WHAT TO PRODUCE: With the first line below as the start and the line containing "logic [7:0] msg_q, msg_d;" as the end, copy every line between them exactly, ends included.

DATA FOR REVIEW:

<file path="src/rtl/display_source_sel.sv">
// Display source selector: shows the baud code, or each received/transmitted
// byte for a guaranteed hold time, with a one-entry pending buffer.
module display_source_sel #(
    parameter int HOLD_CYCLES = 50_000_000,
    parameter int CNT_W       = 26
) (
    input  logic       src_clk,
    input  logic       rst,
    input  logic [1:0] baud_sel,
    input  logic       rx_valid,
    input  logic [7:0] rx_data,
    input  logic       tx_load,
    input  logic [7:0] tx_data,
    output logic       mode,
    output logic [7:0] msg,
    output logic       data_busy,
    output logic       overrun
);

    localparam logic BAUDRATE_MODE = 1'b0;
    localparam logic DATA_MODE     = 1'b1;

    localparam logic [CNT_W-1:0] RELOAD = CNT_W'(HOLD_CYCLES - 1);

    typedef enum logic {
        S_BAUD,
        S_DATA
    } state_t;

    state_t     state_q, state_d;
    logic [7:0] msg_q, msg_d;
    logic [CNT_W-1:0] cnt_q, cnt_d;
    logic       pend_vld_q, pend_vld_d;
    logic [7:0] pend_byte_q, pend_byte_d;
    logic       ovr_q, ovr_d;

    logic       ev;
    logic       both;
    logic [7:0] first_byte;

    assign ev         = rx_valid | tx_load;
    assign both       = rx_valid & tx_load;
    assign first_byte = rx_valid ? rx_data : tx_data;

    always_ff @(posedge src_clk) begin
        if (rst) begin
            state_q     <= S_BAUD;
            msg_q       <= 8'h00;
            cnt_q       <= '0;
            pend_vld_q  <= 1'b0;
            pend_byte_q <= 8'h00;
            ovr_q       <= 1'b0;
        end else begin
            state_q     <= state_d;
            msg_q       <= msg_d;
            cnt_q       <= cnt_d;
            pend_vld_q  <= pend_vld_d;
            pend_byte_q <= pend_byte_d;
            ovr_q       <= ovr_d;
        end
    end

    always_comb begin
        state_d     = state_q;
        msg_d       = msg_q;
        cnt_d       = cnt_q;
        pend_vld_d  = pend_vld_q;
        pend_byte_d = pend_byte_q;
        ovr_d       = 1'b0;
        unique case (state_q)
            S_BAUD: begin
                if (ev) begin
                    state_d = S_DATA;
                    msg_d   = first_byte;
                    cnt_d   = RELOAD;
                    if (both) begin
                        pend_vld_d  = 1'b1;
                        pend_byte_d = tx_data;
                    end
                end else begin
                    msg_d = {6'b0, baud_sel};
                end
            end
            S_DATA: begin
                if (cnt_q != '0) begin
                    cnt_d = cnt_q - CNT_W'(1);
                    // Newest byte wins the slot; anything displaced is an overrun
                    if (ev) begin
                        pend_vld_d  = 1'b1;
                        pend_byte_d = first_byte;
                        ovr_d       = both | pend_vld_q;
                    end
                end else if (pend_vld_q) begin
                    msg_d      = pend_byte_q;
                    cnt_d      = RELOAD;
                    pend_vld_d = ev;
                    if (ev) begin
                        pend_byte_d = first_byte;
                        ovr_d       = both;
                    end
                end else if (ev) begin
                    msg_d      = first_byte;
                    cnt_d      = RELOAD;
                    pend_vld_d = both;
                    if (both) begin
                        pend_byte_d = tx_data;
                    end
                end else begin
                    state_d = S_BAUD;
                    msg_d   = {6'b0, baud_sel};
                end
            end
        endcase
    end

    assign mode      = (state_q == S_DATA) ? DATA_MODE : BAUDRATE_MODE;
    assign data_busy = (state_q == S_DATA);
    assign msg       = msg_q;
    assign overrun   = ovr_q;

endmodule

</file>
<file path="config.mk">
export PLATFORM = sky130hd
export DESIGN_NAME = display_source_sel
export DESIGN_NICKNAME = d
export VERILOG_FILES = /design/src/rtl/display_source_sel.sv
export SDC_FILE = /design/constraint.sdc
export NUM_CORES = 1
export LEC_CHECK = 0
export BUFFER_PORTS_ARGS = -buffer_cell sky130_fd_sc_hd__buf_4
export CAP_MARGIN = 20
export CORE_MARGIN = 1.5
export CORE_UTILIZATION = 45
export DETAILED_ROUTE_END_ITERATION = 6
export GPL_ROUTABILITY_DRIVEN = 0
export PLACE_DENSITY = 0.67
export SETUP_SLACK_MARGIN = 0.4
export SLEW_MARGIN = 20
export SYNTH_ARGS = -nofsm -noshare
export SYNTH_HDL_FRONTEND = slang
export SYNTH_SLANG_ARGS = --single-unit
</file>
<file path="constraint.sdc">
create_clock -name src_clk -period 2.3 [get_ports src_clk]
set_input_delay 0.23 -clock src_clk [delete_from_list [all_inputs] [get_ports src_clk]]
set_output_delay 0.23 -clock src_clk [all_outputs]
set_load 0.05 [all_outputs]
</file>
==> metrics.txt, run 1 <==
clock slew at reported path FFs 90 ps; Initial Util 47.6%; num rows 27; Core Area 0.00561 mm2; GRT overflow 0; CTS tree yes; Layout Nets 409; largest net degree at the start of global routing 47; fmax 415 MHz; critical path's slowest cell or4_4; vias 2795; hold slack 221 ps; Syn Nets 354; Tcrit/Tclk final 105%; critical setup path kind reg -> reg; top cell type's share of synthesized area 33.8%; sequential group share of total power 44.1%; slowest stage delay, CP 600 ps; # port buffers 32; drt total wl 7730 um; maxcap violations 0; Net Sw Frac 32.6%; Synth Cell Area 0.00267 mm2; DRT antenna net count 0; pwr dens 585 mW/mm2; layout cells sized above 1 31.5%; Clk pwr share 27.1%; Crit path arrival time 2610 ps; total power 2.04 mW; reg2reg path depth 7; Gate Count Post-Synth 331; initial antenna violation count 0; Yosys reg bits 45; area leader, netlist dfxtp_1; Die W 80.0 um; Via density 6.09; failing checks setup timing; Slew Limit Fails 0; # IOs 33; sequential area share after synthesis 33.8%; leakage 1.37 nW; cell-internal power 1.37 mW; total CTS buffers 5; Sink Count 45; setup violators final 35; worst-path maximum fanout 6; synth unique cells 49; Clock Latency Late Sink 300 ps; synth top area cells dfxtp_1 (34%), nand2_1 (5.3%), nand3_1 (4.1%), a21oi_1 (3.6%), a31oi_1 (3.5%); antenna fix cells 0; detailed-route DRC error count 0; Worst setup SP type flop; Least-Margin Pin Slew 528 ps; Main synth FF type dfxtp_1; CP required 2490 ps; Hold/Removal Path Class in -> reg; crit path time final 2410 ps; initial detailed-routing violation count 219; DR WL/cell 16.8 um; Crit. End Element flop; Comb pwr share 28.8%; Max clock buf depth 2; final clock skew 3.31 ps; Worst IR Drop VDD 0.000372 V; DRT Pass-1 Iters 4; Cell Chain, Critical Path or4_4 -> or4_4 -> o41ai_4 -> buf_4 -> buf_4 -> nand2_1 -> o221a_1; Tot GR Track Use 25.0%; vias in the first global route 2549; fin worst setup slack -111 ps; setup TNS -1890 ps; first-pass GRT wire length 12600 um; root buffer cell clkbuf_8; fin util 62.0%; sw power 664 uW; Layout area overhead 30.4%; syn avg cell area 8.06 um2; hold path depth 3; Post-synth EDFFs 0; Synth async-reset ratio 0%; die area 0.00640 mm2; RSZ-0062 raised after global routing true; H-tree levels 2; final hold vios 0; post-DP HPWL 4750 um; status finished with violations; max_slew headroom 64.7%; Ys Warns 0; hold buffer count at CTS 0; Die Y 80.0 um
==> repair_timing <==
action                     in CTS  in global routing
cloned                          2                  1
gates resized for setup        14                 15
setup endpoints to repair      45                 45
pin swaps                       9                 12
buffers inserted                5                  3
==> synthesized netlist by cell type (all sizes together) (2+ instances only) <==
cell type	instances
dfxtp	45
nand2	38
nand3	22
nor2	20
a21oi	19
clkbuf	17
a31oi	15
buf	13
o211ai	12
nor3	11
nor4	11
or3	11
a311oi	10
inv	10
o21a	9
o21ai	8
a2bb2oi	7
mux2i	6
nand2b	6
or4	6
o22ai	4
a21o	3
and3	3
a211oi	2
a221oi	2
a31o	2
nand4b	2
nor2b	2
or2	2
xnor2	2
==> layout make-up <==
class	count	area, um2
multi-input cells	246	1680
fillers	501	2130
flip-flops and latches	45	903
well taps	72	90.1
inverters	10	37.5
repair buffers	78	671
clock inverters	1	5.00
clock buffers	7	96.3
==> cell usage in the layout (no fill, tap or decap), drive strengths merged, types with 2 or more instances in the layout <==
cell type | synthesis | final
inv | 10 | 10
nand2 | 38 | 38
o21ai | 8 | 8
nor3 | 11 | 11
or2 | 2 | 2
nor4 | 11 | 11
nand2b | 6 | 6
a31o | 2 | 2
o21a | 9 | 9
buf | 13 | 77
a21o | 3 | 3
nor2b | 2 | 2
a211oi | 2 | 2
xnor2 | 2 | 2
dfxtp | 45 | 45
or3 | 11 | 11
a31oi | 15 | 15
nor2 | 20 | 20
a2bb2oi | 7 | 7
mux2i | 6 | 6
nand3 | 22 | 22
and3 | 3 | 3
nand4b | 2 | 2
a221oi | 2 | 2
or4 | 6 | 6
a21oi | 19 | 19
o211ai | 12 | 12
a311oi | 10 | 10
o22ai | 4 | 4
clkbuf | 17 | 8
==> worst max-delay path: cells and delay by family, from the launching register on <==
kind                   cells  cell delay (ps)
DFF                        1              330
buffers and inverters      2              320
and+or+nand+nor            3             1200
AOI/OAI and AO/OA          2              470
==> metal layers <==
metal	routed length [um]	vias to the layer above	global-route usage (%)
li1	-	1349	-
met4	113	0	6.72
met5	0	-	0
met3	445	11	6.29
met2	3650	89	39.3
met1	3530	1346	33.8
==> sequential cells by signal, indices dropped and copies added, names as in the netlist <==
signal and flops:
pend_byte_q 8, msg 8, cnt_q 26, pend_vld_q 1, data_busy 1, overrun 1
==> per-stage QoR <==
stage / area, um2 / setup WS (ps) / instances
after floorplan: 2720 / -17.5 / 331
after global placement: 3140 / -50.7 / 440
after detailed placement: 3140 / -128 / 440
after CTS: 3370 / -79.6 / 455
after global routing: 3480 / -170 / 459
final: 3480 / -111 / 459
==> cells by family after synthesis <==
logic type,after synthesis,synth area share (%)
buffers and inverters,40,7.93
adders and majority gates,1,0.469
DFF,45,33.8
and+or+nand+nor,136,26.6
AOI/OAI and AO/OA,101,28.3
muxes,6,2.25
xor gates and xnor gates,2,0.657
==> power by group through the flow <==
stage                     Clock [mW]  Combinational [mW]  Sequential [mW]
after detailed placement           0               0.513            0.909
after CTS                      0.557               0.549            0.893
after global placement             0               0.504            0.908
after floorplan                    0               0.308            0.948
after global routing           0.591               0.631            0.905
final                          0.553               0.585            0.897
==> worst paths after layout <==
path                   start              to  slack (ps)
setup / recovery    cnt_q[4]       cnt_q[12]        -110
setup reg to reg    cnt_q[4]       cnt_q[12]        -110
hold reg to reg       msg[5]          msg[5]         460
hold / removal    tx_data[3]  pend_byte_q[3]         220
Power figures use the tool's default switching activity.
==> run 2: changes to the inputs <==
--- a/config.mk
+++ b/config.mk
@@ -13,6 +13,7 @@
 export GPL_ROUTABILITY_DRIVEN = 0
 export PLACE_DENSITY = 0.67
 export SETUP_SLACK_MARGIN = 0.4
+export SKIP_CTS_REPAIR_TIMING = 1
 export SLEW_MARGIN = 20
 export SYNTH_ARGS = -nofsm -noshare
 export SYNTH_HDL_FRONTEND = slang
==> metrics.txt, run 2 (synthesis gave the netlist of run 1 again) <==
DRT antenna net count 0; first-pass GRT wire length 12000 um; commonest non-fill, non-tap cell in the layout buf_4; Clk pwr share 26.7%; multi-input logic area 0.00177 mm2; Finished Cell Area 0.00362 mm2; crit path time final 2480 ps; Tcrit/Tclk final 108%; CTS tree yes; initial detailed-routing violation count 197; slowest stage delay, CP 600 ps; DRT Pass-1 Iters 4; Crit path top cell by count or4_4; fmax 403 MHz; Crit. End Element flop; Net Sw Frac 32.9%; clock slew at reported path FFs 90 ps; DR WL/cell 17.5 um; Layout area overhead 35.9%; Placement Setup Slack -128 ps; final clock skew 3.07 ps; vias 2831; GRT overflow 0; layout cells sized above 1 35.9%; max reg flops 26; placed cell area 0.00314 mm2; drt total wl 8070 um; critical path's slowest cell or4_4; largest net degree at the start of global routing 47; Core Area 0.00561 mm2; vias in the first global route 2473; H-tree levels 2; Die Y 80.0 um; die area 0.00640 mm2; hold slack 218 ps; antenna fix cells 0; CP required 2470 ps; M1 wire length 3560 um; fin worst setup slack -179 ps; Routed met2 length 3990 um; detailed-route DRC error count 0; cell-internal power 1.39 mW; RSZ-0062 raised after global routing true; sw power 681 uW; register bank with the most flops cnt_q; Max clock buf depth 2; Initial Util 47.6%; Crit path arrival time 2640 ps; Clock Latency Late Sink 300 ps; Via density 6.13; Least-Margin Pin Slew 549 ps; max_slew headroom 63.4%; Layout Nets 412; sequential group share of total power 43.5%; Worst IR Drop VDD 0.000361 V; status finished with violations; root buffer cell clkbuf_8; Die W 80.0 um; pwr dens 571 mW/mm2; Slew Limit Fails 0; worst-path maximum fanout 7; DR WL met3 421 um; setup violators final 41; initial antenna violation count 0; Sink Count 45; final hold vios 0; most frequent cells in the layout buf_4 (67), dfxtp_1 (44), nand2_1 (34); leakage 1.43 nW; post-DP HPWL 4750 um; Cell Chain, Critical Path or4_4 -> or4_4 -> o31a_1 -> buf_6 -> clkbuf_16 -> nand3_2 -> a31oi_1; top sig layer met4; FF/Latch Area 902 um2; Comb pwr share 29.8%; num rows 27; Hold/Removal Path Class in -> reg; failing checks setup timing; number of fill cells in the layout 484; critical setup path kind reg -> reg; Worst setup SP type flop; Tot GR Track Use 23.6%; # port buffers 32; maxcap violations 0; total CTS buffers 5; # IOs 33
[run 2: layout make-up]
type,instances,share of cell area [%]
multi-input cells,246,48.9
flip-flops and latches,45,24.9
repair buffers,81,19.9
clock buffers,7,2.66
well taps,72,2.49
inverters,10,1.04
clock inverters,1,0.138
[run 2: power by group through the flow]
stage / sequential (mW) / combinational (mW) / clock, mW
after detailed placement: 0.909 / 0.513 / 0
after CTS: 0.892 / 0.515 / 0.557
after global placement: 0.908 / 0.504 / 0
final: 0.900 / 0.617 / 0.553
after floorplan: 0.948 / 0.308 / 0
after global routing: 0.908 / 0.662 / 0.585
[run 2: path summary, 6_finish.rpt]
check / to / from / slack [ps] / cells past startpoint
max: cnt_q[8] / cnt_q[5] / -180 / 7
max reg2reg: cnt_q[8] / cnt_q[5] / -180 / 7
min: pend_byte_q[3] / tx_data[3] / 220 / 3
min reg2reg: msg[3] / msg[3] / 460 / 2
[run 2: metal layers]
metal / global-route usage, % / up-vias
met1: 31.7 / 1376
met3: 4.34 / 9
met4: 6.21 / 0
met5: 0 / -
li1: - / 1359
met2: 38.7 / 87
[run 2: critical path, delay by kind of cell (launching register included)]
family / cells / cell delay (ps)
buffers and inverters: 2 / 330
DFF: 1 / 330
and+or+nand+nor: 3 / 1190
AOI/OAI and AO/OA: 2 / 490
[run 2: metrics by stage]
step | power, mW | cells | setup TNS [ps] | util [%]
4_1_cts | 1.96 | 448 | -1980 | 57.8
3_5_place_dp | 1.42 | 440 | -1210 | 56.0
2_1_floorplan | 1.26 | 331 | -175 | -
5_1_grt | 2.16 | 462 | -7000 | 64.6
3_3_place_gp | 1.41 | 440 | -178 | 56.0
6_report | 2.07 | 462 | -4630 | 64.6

RESPONSE AREA:
<file path="src/rtl/display_source_sel.sv">
// Display source selector: shows the baud code, or each received/transmitted
// byte for a guaranteed hold time, with a one-entry pending buffer.
module display_source_sel #(
    parameter int HOLD_CYCLES = 50_000_000,
    parameter int CNT_W       = 26
) (
    input  logic       src_clk,
    input  logic       rst,
    input  logic [1:0] baud_sel,
    input  logic       rx_valid,
    input  logic [7:0] rx_data,
    input  logic       tx_load,
    input  logic [7:0] tx_data,
    output logic       mode,
    output logic [7:0] msg,
    output logic       data_busy,
    output logic       overrun
);

    localparam logic BAUDRATE_MODE = 1'b0;
    localparam logic DATA_MODE     = 1'b1;

    localparam logic [CNT_W-1:0] RELOAD = CNT_W'(HOLD_CYCLES - 1);

    typedef enum logic {
        S_BAUD,
        S_DATA
    } state_t;

    state_t     state_q, state_d;
    logic [7:0] msg_q, msg_d;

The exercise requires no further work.